A stretch of the entries below is to be set down exactly, running from the line with "globalRouteTotalUtil_pct = 25.2" through the line with "numCtsBuffers = 9", both included, and no other line.

(Saved data entries)
────
==> src/pkg/cgc_pkg.sv <==
package cgc_pkg;

   // register byte addresses
   localparam logic [31:0] OFS_CLOCK_STOP   = 32'hB800_0004;
   localparam logic [31:0] OFS_DIV_SELECT   = 32'hB800_0008;
   localparam logic [31:0] OFS_SETTLE_WAIT  = 32'hB800_000C;
   localparam logic [31:0] OFS_BLOCK_GATE   = 32'hB800_0010;

   // write protection key
   localparam logic [31:0] UNLOCK_WORD      = 32'h0000_003C;

   // divider register fields
   localparam int          BUS_SEL_LSB      = 0;
   localparam int          CORE_SEL_LSB     = 4;
   localparam logic [2:0]  DIV_SEL_RESET    = 3'h0;
   localparam logic [2:0]  DIV_CODE_MAX     = 3'h4;
   localparam logic [2:0]  DIV_CODE_DIV32   = 3'h5;

   // settle wait register fields
   localparam logic [3:0]  WAIT_RESET       = 4'hF;
   localparam logic [3:0]  WAIT_EXT_CLOCK   = 4'h0;
   localparam logic [3:0]  WAIT_CRYSTAL     = 4'hF;
   localparam logic [3:0]  WAIT_FIXED_ONES  = 4'hF;

   // clock stop register fields
   localparam int          STOP_SERIAL_BIT  = 0;
   localparam int          STOP_TEST_BIT    = 1;
   localparam int          STOP_HALT_BIT    = 2;
   localparam int          STOP_STANDBY_REQUEST_BIT_BIT    = 7;

   // block gate register: 13 gate bits, adc at bit 0
   localparam int          BLK_GATES        = 13;
   localparam int          BLK_DRAM_BIT     = 8;
   localparam int          BLK_DMA_BIT      = 9;
   localparam logic [12:0] BLK_GATE_RESET   = 13'h0000;

   // timing
   localparam int          CLK_MHZ          = 100;
   localparam int          SETTLE_MIN_MS    = 10;
   localparam int          SETTLE_CYCLES    = SETTLE_MIN_MS * 1000 * CLK_MHZ;
   localparam int          EXT_WAIT_CYCLES  = 1;
   localparam int          SETTLE_W         = 24;

   typedef enum logic [1:0] {
      CGC_RUN,
      CGC_HALT,
      CGC_STANDBY,
      CGC_SETTLE
   } cgc_mode_t;

   typedef struct packed {
      logic [31:0]          prdata;
      logic                 pready;
      logic                 pslverr;
      logic [2:0]           bus_sel;
      logic [2:0]           core_sel;
      logic [2:0]           bus_eff;
      logic [2:0]           core_eff;
      logic [3:0]           wait_code;
      logic                 serial_gate;
      logic                 test_gate;
      logic                 halt_bit;
      logic                 standby_request_bit_bit;
      logic [12:0]          blk_gate;
      logic [2:0]           unlock;
      cgc_mode_t            mode;
      logic [SETTLE_W-1:0]  settle_cnt;
      logic [4:0]           div_cnt;
      logic                 wake_s1;
      logic                 wake_s2;
      logic                 dpin_s1;
      logic                 dpin_s2;
      logic                 bus_clk_en;
      logic                 core_clk_en;
      logic [14:0]          block_clk_en;
      logic                 osc_run;
      logic                 cpu_clk_on;
      logic                 access_abort;
   } cgc_state_t;

endpackage

==> src/design/cgc_clock_gear.sv <==
// Behaviour
// - protected registers take a value only right after the unlock word there.
// - low and next 3-bit fields pick bus and core divisors 1 to 1/32.
// - unused divider register bits read zero and ignore writes.
// - a new divisor code changes the derived rate with no reset.
// - core divisor paces peripheral enables; bus divisor does not touch them.
// - only a reset wake returns divisors to 1/1; other wakes keep them.
// - 4-bit wait field sets settle time held after a standby wake.
// - wait code 0000 waits one input clock; others below 1111 reserved.
// - wait code 1111 waits at least 10 ms, rate independent.
// - wait register bits 7..4 read one, bits above read zero.
// - wait never applies after reset release; reset held over 10 ms.
// - each listed block clock gates alone; DRAM also by its pin.
// - gated timer or pulse-width clock freezes its count until restored.
// - access to gated DMA or DRAM controller raises an abort.
// - only a reset wake re-enables clocks that software gated.
// - standby request bit stops oscillation; settle wait applies on wake.
module cgc_clock_gear #(
   parameter int SETTLE_CYCLES = cgc_pkg::SETTLE_CYCLES,
   parameter bit HAS_DIV32     = 1'b1,
   parameter bit HAS_EXT_WAIT  = 1'b1
) (
   // clock and reset
   input  wire logic        pclk,
   input  wire logic        presetn,
   // apb slave
   input  wire logic        psel,
   input  wire logic        penable,
   input  wire logic        pwrite,
   input  wire logic [31:0] paddr,
   input  wire logic [31:0] pwdata,
   output logic [31:0]      prdata,
   output logic             pready,
   output logic             pslverr,
   // pins
   input  wire logic        wake_req,
   input  wire logic        dram_clock_gate_pin_n,
   // peripheral access watch
   input  wire logic        dma_access,
   input  wire logic        dram_access,
   // derived clock enables
   output logic             bus_clk_en,
   output logic             core_clk_en,
   output logic [14:0]      block_clk_en,
   // power state
   output logic             osc_run,
   output logic             cpu_clk_on,
   output logic             access_abort
);

   // settle count end points
   localparam int SETTLE_W_L = cgc_pkg::SETTLE_W;
   localparam logic [SETTLE_W_L-1:0] SETTLE_LAST =
      SETTLE_W_L'(SETTLE_CYCLES - 1);
   localparam logic [SETTLE_W_L-1:0] EXT_LAST =
      SETTLE_W_L'(cgc_pkg::EXT_WAIT_CYCLES - 1);

   cgc_pkg::cgc_state_t s_reg;
   cgc_pkg::cgc_state_t s_next;

   // effective divisor shift; reserved codes fall back to full rate
   function automatic logic [4:0] div_mask(input logic [2:0] code);
      logic [2:0] c;
      c = code;
      if (code == cgc_pkg::DIV_CODE_DIV32 && !HAS_DIV32)
         c = cgc_pkg::DIV_SEL_RESET;
      else if (code > cgc_pkg::DIV_CODE_DIV32)
         c = cgc_pkg::DIV_SEL_RESET;
      // ones below the shift pick the pulse phase of the counter
      div_mask = 5'((6'h01 << c) - 6'h01);
   endfunction

   // reserved wait codes treated as crystal: the safe, longer choice
   function automatic logic [SETTLE_W_L-1:0] wait_last(
      input logic [3:0] code);
      if (code == cgc_pkg::WAIT_EXT_CLOCK && HAS_EXT_WAIT)
         wait_last = EXT_LAST;
      else if (code == cgc_pkg::WAIT_CRYSTAL)
         wait_last = SETTLE_LAST;
      else
         wait_last = SETTLE_LAST;
   endfunction

   // decode of a protected register address, one hot
   function automatic logic [2:0] prot_hit(input logic [31:0] a);
      if (a == cgc_pkg::OFS_CLOCK_STOP)
         prot_hit = 3'h1;
      else if (a == cgc_pkg::OFS_DIV_SELECT)
         prot_hit = 3'h2;
      else if (a == cgc_pkg::OFS_SETTLE_WAIT)
         prot_hit = 3'h4;
      else
         prot_hit = 3'h0;
   endfunction

   // helpers, each given a value at the top of the process
   logic        wr_done;
   logic        rd_setup;
   logic [2:0]  hit;
   logic        may_store;
   logic        run_clocks;
   logic [4:0]  bus_m;
   logic [4:0]  core_m;
   logic        dram_pin_gate;

   // next state: hold by default, then bus, divider, modes, enables
   always_comb begin
      s_next        = s_reg;
      wr_done       = psel && penable && s_reg.pready && pwrite;
      rd_setup      = psel && !penable && !s_reg.pready;
      hit           = prot_hit(paddr);
      may_store     = (hit & s_reg.unlock) != 3'h0;
      run_clocks    = 1'b0;
      bus_m         = div_mask(s_reg.bus_eff);
      core_m        = div_mask(s_reg.core_eff);
      dram_pin_gate = !s_reg.dpin_s2;

      // pins pass two flops before use
      s_next.wake_s1 = wake_req;
      s_next.wake_s2 = s_reg.wake_s1;
      s_next.dpin_s1 = dram_clock_gate_pin_n;
      s_next.dpin_s2 = s_reg.dpin_s1;

      // apb: answer one cycle after setup, data loaded with pready
      s_next.pready  = rd_setup;
      s_next.pslverr = 1'b0;
      if (rd_setup) begin
         s_next.prdata = 32'h0000_0000;
         // registers read back through one address chain
         if (paddr == cgc_pkg::OFS_CLOCK_STOP) begin
            s_next.prdata[cgc_pkg::STOP_SERIAL_BIT] = s_reg.serial_gate;
            s_next.prdata[cgc_pkg::STOP_TEST_BIT]   = s_reg.test_gate;
            s_next.prdata[cgc_pkg::STOP_HALT_BIT]   = s_reg.halt_bit;
            s_next.prdata[cgc_pkg::STOP_STANDBY_REQUEST_BIT_BIT]   = s_reg.standby_request_bit_bit;
         end else if (paddr == cgc_pkg::OFS_DIV_SELECT) begin
            s_next.prdata[cgc_pkg::BUS_SEL_LSB +: 3]  = s_reg.bus_sel;
            s_next.prdata[cgc_pkg::CORE_SEL_LSB +: 3] = s_reg.core_sel;
         end else if (paddr == cgc_pkg::OFS_SETTLE_WAIT) begin
            s_next.prdata[7:0] = {cgc_pkg::WAIT_FIXED_ONES,
                                  s_reg.wait_code};
         end else if (paddr == cgc_pkg::OFS_BLOCK_GATE) begin
            s_next.prdata[cgc_pkg::BLK_GATES-1:0] = s_reg.blk_gate;
         end else begin
            s_next.pslverr = 1'b1;
         end
      end else begin
         // data rests at zero outside the answer cycle
         s_next.prdata = 32'h0000_0000;
      end

      // writes, with key arming for protected registers
      if (wr_done) begin
         s_next.unlock = 3'h0;
         if (hit != 3'h0 && may_store) begin
            // clock stop register
            if (hit[0]) begin
               s_next.serial_gate = pwdata[cgc_pkg::STOP_SERIAL_BIT];
               s_next.test_gate   = pwdata[cgc_pkg::STOP_TEST_BIT];
               s_next.halt_bit    = pwdata[cgc_pkg::STOP_HALT_BIT];
               s_next.standby_request_bit_bit    = pwdata[cgc_pkg::STOP_STANDBY_REQUEST_BIT_BIT];
            end
            // divider fields, other bits dropped
            if (hit[1]) begin
               s_next.bus_sel  = pwdata[cgc_pkg::BUS_SEL_LSB +: 3];
               s_next.core_sel = pwdata[cgc_pkg::CORE_SEL_LSB +: 3];
            end
            // low four bits only; the upper nibble is fixed
            if (hit[2])
               s_next.wait_code = pwdata[3:0];
         end else if (hit != 3'h0 && pwdata == cgc_pkg::UNLOCK_WORD) begin
            s_next.unlock = hit;
         end else if (paddr == cgc_pkg::OFS_BLOCK_GATE) begin
            s_next.blk_gate = pwdata[cgc_pkg::BLK_GATES-1:0];
         end
      end

      // free-running divider; new codes land when all rates align
      s_next.div_cnt = s_reg.div_cnt + 5'h01;
      // the wrap is the one edge shared by every rate
      if (s_reg.div_cnt == 5'h1F) begin
         s_next.bus_eff  = s_reg.bus_sel;
         s_next.core_eff = s_reg.core_sel;
      end

      // power modes; a non-reset wake leaves divisors and gates alone
      case (s_reg.mode)
         cgc_pkg::CGC_RUN: begin
            // stop bits act the cycle after the write lands
            run_clocks = 1'b1;
            if (s_reg.standby_request_bit_bit) begin
               // no enable may leave as the oscillator stops
               run_clocks     = 1'b0;
               s_next.mode    = cgc_pkg::CGC_STANDBY;
               s_next.osc_run = 1'b0;
            end else if (s_reg.halt_bit) begin
               s_next.mode = cgc_pkg::CGC_HALT;
            end
         end
         cgc_pkg::CGC_HALT: begin
            // core and peripherals run on; only a wake ends it
            run_clocks = 1'b1;
            if (s_reg.wake_s2) begin
               s_next.mode     = cgc_pkg::CGC_RUN;
               s_next.halt_bit = 1'b0;
            end
         end
         cgc_pkg::CGC_STANDBY: begin
            // oscillator off; the wake passes the synchroniser first
            if (s_reg.wake_s2) begin
               s_next.mode       = cgc_pkg::CGC_SETTLE;
               s_next.osc_run    = 1'b1;
               s_next.settle_cnt = '0;
            end
         end
         default: begin
            // settle: clocks stay off until the count ends
            s_next.settle_cnt = s_reg.settle_cnt + 1'b1;
            if (s_reg.settle_cnt >= wait_last(s_reg.wait_code)) begin
               s_next.mode     = cgc_pkg::CGC_RUN;
               s_next.standby_request_bit_bit = 1'b0;
               s_next.halt_bit = 1'b0;
            end
         end
      endcase

      // cpu clock follows the mode being entered
      s_next.cpu_clk_on = (s_next.mode == cgc_pkg::CGC_RUN);

      // enables: core paces peripherals, bus only the bus
      s_next.bus_clk_en  = s_next.cpu_clk_on &&
                           ((s_reg.div_cnt & bus_m) == 5'h00);
      s_next.core_clk_en = run_clocks &&
                           ((s_reg.div_cnt & core_m) == 5'h00);
      // gated blocks see no enable, so their counters hold
      s_next.block_clk_en[12:0] = {13{s_next.core_clk_en}} &
                                  ~s_reg.blk_gate;
      // the pin gate overrides the software bit for dram
      if (dram_pin_gate)
         s_next.block_clk_en[cgc_pkg::BLK_DRAM_BIT] = 1'b0;
      // serial and test enables follow the clock stop register
      s_next.block_clk_en[13] = s_next.core_clk_en && !s_reg.serial_gate;
      s_next.block_clk_en[14] = s_next.core_clk_en && !s_reg.test_gate;

      // abort on access to a stopped dma or dram controller
      s_next.access_abort =
         (dma_access && s_reg.blk_gate[cgc_pkg::BLK_DMA_BIT]) ||
         (dram_access && (s_reg.blk_gate[cgc_pkg::BLK_DRAM_BIT] ||
                          dram_pin_gate));
   end

   // reset returns full rate and all clocks on, no settle wait
   always_ff @(posedge pclk or negedge presetn) begin
      if (!presetn) begin
         // every field named once, so none is reset twice
         s_reg.prdata       <= 32'h0000_0000;
         s_reg.pready       <= 1'b0;
         s_reg.pslverr      <= 1'b0;
         s_reg.bus_sel      <= cgc_pkg::DIV_SEL_RESET;
         s_reg.core_sel     <= cgc_pkg::DIV_SEL_RESET;
         s_reg.bus_eff      <= cgc_pkg::DIV_SEL_RESET;
         s_reg.core_eff     <= cgc_pkg::DIV_SEL_RESET;
         s_reg.wait_code    <= cgc_pkg::WAIT_RESET;
         s_reg.serial_gate  <= 1'b0;
         s_reg.test_gate    <= 1'b0;
         s_reg.halt_bit     <= 1'b0;
         s_reg.standby_request_bit_bit     <= 1'b0;
         s_reg.blk_gate     <= cgc_pkg::BLK_GATE_RESET;
         s_reg.unlock       <= 3'h0;
         s_reg.mode         <= cgc_pkg::CGC_RUN;
         s_reg.settle_cnt   <= '0;
         s_reg.div_cnt      <= 5'h00;
         s_reg.wake_s1      <= 1'b0;
         s_reg.wake_s2      <= 1'b0;
         s_reg.dpin_s1      <= 1'b1;
         s_reg.dpin_s2      <= 1'b1;
         s_reg.bus_clk_en   <= 1'b0;
         s_reg.core_clk_en  <= 1'b0;
         s_reg.block_clk_en <= 15'h0000;
         s_reg.osc_run      <= 1'b1;
         s_reg.cpu_clk_on   <= 1'b1;
         s_reg.access_abort <= 1'b0;
      end else begin
         s_reg <= s_next;
      end
   end

   // outputs straight from the state flops
   assign prdata       = s_reg.prdata;
   assign pready       = s_reg.pready;
   assign pslverr      = s_reg.pslverr;
   assign bus_clk_en   = s_reg.bus_clk_en;
   assign core_clk_en  = s_reg.core_clk_en;
   assign block_clk_en = s_reg.block_clk_en;
   assign osc_run      = s_reg.osc_run;
   assign cpu_clk_on   = s_reg.cpu_clk_on;
   assign access_abort = s_reg.access_abort;

endmodule

==> config.mk <==
export PLATFORM = sky130hd
export DESIGN_NAME = cgc_clock_gear
export DESIGN_NICKNAME = d
export VERILOG_FILES = /design/src/pkg/cgc_pkg.sv /design/src/design/cgc_clock_gear.sv
export SDC_FILE = /design/constraint.sdc
export NUM_CORES = 1
export LEC_CHECK = 0
export ABC_AREA = 1
export BUFFER_PORTS_ARGS = -buffer_cell sky130_fd_sc_hd__buf_4
export CORE_MARGIN = 1
export CORE_UTILIZATION = 55
export DETAILED_ROUTE_END_ITERATION = 6
export PLACE_DENSITY = 0.81
export SYNTH_ARGS = -nofsm -noshare
export SYNTH_HDL_FRONTEND = slang
export SYNTH_SLANG_ARGS = --single-unit
==> constraint.sdc <==
create_clock -name pclk -period 2.2 [get_ports pclk]
set_input_delay 0.11 -clock pclk [delete_from_list [all_inputs] [get_ports pclk]]
set_output_delay 0.11 -clock pclk [all_outputs]
set_load 0.005 [all_outputs]
# Word-level counts from Yosys, hierarchy flattened

Index checks and enable logic that the tools add are counted.
Widths: inputs -> output; s select.

Multiply operators: 0
Mux-type cells: 48
Div/mod/pow operators: 0
Reduce and logical (&&, ||, !) cells: 37
$add $sub $neg: 4
Bitwise gates (word level): 8
Eq/ne operators: 10
Order comparisons: 3
Shift operators: 2

Operators by type and width:

| operator              | number |
|---|---|
| $eq 32x32->1 const B  | 4 |
| $mux 13               | 4 |
| $pmux 24 s2           | 1 |
| $eq 32x6->1 const B   | 1 |
| $mux 3                | 9 |
| $mux 26               | 1 |
| $add 24x1->24 const B | 1 |
| $ge 24x24->1          | 1 |
| $mux 24               | 1 |
| $mux 20               | 1 |
| $mux 18               | 1 |
| $mux 16               | 1 |
| $mux 2                | 7 |
| $and 13x13->13        | 1 |
| $logic_and 1x1->1     | 13 |
| $mux 1                | 13 |
| $not 13->13           | 1 |
| $reduce_and 3->1      | 4 |
| $and 5x5->5           | 2 |
| $logic_not 5->1       | 2 |
| $mux 5                | 2 |
| $shl 1x3->5 const A   | 2 |
| $sub 5x1->5 const B   | 2 |
| $mux 8                | 1 |
| other kinds (22)      | 36 |

Bits in latches: 0
RAM bits: 0
Bits in registers: 125
Input bits: 73
Memory bits (read-only): 0
Output and inout port bits: 54
Memories: 0

# Depth between registers and ports, before layout

Gate-level depths: netlist (run 1).

Depth after elaboration: 11
Mapped depth: 15
Mapped depth without buffers: 15

# Worst setup path after synthesis (run 1)

Ideal clock, no wire load.

Path type: register -> register
Start point: reg s_reg[77] (netlist bit)
End point: reg bus_clk_en (netlist name)
Setup time: 0.123 ns
Period minus slack after synthesis: 1.808 ns
Arrival: 1.686 ns
Slack: 0.392 ns
Stages on the path, launching flop included: 14
Path through: dfstp_2 > nor2_1 > nand2_1 > ha_1 > o21ai_0 > nand2_1 > nand2_1 > nand3_1 > nand2_1 > nand2_1 > nand2_1 > nand3_1 > nand3_1 > nor2_1

RTL lines:

| element         | line                 | RTL |
|---|---|---|
| start, declared | cgc_clock_gear.sv:58 | `cgc_pkg::cgc_state_t s_reg;` |

==> flow_summary.toml, run 1 <==
[sta]
rsz0062_at_grt = "no"
timing.slew.headroom_pct = 61.5
finClkSkew_ns = 0.0139
setup-violations-final = 0
period_needed_ns = 1.97
final_min_period_over_clock_period_pct = 89.6
final-hold-violation-count = 0
maxClockFrequency_mhz = 507
timing_max_transition_violations_final = 0
totalNegativeSetupSlack_ns = 0
timing_worst_slew_pin_value_ns = 0.577

[setup_path]
reg2reg_to = "bus_clk_en"
worst_r2r_path_depth = 14
req_time_crit_path_ns = 2.48
timing.critical_path.to_type = "flip-flop"
timing.setup.critical_path_class = "flip-flop to flip-flop"
crit_fanout = 5
worstPathArrival_ns = 2.25
worst_r2r_startpoint = "s_reg[77]"
reg2reg_setup_slack_ns = 0.23
setup.worst_path.start_class = "flip-flop"

[power]
power.clock.fraction_pct = 28.6
irDropWorstVdd_mv = 0.370
internal_pwr_total_uw = 3170
power_per_cell_area_nw_per_um2 = 662
power.static_leakage_uw = 0.00333
pwr-share-seq_pct = 49.9
p_comb_share_pct = 21.6
p_sw_share_pct = 29.8
net-switching-power_uw = 1340
power.total_uw = 4520

[yosys]
yosys.cell_count.top_type = "nand2_1"
synth_cells = 695
post_synth.cell_area_avg_sq_um = 8.28
synth-main-ff-cell = "dfrtp_1"
post_synth_main_area_contributors = "dfrtp_1 43%, nand2_1 8.3%, nor2_1 6.4%"
synth_seq_area_share_pct = 46.3
async_flop_share_pct = 100
synth_enable_flop_cells = 0
synth_top_cell_area_share_pct = 42.6
post_synth_and_or_nand_nor_area_fraction_pct = 27.5
post_synth_num_cell_types = 47
syn_area_sq_um = 5750
synth_compound_area_share_pct = 9.26
post_synth_fa_ha_maj_area_fraction_pct = 2.17
post_synth_xor_area_fraction_pct = 0.457
netlist_top_cells_count = "127 x nand2_1, 98 x dfrtp_1, 98 x nor2_1"
yosys_warnings = 0
synth_top_family_by_area = "simple AND/OR/NAND/NOR gates"
post_synth_top_area_cell = "dfrtp_1"
synth.ff_latch_count = 106
synthMuxAreaShare_pct = 1.57

[global_route]
first_pass_grt_wire_length_mm = 21.9
grt_pass1_vias = 4760
global_route.overflow_total = 0
grt_max_degree = 45
antenna_found_initial = 0
globalRouteTotalUtil_pct = 25.2

[placement]
cell_area_reported_after_detailed_placement_sq_um = 6470
port_buffers = 107
gp_weighted_congestion = 0.884
dpl.hpwl_mm = 9.69

[finish]
final_design_area_no_fill_sq_um = 6830
utilization_pct = 68.6
multi_input_comb_area_sq_um = 2430
area_delta_synth_final_pct = 18.7
layout_cell_share_with_drive_strength_beyond_1_pct = 24.8
total_area_of_sequential_cells_sq_um = 2660
number_of_flip_flops_in_the_largest_register = 69
number_of_diodes_added_for_antenna_fixing = 0
final_net_count = 882
fill_cells = 764

[flow_run]
max_cap_viol_count = 0

[clock_network]
postCtsSetupRepairBufs = 0
tritoncts = "done"
cts_num_sinks = 106
cts-htree-levels = 3
clock_insertion_delay_worst_skew_ns = 0.38
numCtsBuffers = 9
cts.repair.resized = 0
clk_transition_reported_paths_ns = 0.11
root_buffer = "clkbuf_8"
cts_max_path_buffers = 2

[die]
row_count = 36
die-height_um = 104
design.core.area_sq_um = 9950
starting_utilization_of_the_core_area_pct = 57.8
io_pins = 127
fp.dieW_um = 104
fp.dieArea_sq_um = 10900

[routing]
ant_nets = 0
post_drt_wl_per_cell_um = 13.9
first_iter_violations = 376
detailroute.via_count = 4915
detail_route.vias_per_cell = 5.25
drt-pass1-iter-count = 5
routed_wirelength_mm = 13.0
detailed_route_drc_error_count = 0

[status]
run_status = "finished, final reports clean"

[min_path]
timing.hold.worst_path_depth = 3
timing.hold.worst.start = "pwdata[1]"
worst_min_delay_path_category = "input port to flip-flop"
min_to = "s_reg[76]"
timing repair:
action,in CTS,in global routing
endpoints found under the hold margin,52,0
hold buffers,14,0
setup endpoints to repair,0,0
────
▶ [Answer to the exercise]:
globalRouteTotalUtil_pct = 25.2

[placement]
cell_area_reported_after_detailed_placement_sq_um = 6470
port_buffers = 107
gp_weighted_congestion = 0.884
dpl.hpwl_mm = 9.69

[finish]
final_design_area_no_fill_sq_um = 6830
utilization_pct = 68.6
multi_input_comb_area_sq_um = 2430
area_delta_synth_final_pct = 18.7
layout_cell_share_with_drive_strength_beyond_1_pct = 24.8
total_area_of_sequential_cells_sq_um = 2660
number_of_flip_flops_in_the_largest_register = 69
number_of_diodes_added_for_antenna_fixing = 0
final_net_count = 882
fill_cells = 764

[flow_run]
max_cap_viol_count = 0

[clock_network]
postCtsSetupRepairBufs = 0
tritoncts = "done"
cts_num_sinks = 106
cts-htree-levels = 3
clock_insertion_delay_worst_skew_ns = 0.38
numCtsBuffers = 9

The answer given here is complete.